Your task is to filter the entries and copy every line containing the string "ncap".

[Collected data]
Content starts

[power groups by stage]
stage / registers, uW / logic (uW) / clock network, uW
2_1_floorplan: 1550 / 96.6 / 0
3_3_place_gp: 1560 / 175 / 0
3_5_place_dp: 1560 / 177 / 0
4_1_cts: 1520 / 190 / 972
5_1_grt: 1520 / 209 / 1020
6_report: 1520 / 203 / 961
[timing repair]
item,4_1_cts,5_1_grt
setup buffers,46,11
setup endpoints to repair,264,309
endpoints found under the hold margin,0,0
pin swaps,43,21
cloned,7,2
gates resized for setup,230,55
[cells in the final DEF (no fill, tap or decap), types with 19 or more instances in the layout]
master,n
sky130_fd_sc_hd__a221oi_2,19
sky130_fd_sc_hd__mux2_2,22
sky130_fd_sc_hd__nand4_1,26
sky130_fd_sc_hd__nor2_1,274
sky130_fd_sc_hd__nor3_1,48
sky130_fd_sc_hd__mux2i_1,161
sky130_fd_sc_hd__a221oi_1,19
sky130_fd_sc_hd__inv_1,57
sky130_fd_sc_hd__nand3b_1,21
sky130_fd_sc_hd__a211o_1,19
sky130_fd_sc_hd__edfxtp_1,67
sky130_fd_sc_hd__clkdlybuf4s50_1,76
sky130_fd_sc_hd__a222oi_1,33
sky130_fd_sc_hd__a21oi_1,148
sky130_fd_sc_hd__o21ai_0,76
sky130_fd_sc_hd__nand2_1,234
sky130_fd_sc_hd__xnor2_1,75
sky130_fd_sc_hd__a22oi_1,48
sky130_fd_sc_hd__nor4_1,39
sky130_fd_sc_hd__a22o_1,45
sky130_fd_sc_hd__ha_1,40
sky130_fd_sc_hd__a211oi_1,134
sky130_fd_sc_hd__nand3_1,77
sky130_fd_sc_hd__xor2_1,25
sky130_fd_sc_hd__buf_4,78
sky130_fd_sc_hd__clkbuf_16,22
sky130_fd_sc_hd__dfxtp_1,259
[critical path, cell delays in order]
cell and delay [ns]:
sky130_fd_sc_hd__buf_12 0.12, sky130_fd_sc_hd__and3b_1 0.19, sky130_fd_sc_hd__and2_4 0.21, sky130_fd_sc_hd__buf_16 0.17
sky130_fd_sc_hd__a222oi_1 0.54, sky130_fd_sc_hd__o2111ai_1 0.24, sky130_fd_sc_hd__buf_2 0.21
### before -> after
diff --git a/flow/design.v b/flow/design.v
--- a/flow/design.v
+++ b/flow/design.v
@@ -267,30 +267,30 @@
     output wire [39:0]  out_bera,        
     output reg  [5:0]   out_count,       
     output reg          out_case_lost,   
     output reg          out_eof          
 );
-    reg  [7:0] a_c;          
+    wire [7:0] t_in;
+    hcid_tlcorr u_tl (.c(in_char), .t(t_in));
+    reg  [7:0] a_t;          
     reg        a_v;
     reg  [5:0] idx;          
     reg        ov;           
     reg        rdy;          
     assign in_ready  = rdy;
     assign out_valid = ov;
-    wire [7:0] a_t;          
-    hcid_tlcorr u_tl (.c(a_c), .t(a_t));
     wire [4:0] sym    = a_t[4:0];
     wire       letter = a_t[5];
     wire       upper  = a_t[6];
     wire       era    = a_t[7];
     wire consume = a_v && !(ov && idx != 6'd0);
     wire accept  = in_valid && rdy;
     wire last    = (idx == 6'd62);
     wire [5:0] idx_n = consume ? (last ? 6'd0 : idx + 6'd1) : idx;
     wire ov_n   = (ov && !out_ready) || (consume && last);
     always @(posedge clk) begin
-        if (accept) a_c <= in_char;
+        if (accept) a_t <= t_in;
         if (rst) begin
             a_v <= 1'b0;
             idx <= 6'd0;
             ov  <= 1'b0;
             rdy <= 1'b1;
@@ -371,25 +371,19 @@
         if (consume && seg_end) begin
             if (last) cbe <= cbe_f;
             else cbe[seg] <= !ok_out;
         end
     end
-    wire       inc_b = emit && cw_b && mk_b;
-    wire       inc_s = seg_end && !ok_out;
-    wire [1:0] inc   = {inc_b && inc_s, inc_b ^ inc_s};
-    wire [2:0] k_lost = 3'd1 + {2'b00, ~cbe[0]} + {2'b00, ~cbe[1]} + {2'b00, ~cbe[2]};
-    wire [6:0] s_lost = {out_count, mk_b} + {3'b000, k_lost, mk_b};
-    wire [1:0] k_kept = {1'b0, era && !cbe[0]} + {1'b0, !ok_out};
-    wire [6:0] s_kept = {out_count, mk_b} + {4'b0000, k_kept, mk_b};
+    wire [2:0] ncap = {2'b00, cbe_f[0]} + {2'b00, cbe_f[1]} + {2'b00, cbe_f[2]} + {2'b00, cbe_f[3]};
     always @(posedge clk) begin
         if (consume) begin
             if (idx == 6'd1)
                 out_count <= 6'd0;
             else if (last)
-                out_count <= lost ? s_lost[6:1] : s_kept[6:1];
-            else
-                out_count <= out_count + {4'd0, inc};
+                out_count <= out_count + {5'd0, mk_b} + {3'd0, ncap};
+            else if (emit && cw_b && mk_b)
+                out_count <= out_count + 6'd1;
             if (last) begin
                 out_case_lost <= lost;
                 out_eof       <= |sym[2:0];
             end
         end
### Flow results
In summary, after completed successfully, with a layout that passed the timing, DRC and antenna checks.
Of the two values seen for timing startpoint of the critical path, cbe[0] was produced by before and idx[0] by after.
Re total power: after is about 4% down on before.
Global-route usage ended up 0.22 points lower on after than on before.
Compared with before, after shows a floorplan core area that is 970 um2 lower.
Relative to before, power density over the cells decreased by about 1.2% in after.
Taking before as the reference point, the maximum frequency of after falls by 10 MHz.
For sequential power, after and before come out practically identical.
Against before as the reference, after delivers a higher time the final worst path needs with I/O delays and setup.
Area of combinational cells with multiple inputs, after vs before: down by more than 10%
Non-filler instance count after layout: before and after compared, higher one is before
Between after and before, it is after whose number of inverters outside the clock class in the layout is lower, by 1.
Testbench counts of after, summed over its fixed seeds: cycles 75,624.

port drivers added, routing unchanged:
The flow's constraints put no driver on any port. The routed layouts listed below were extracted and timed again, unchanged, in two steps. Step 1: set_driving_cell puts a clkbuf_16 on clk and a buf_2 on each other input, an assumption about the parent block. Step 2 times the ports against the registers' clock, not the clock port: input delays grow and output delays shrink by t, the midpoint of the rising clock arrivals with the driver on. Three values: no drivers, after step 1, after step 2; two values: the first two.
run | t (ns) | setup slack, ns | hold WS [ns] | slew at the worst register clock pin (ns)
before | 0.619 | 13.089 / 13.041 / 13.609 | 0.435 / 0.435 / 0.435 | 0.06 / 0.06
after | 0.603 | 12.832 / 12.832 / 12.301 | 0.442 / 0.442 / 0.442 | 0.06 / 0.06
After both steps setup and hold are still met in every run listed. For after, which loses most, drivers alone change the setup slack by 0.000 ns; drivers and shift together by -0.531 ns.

Content ends

■ **ANSWER FOR THE TASK**
+    wire [2:0] ncap = {2'b00, cbe_f[0]} + {2'b00, cbe_f[1]} + {2'b00, cbe_f[2]} + {2'b00, cbe_f[3]};
+                out_count <= out_count + {5'd0, mk_b} + {3'd0, ncap};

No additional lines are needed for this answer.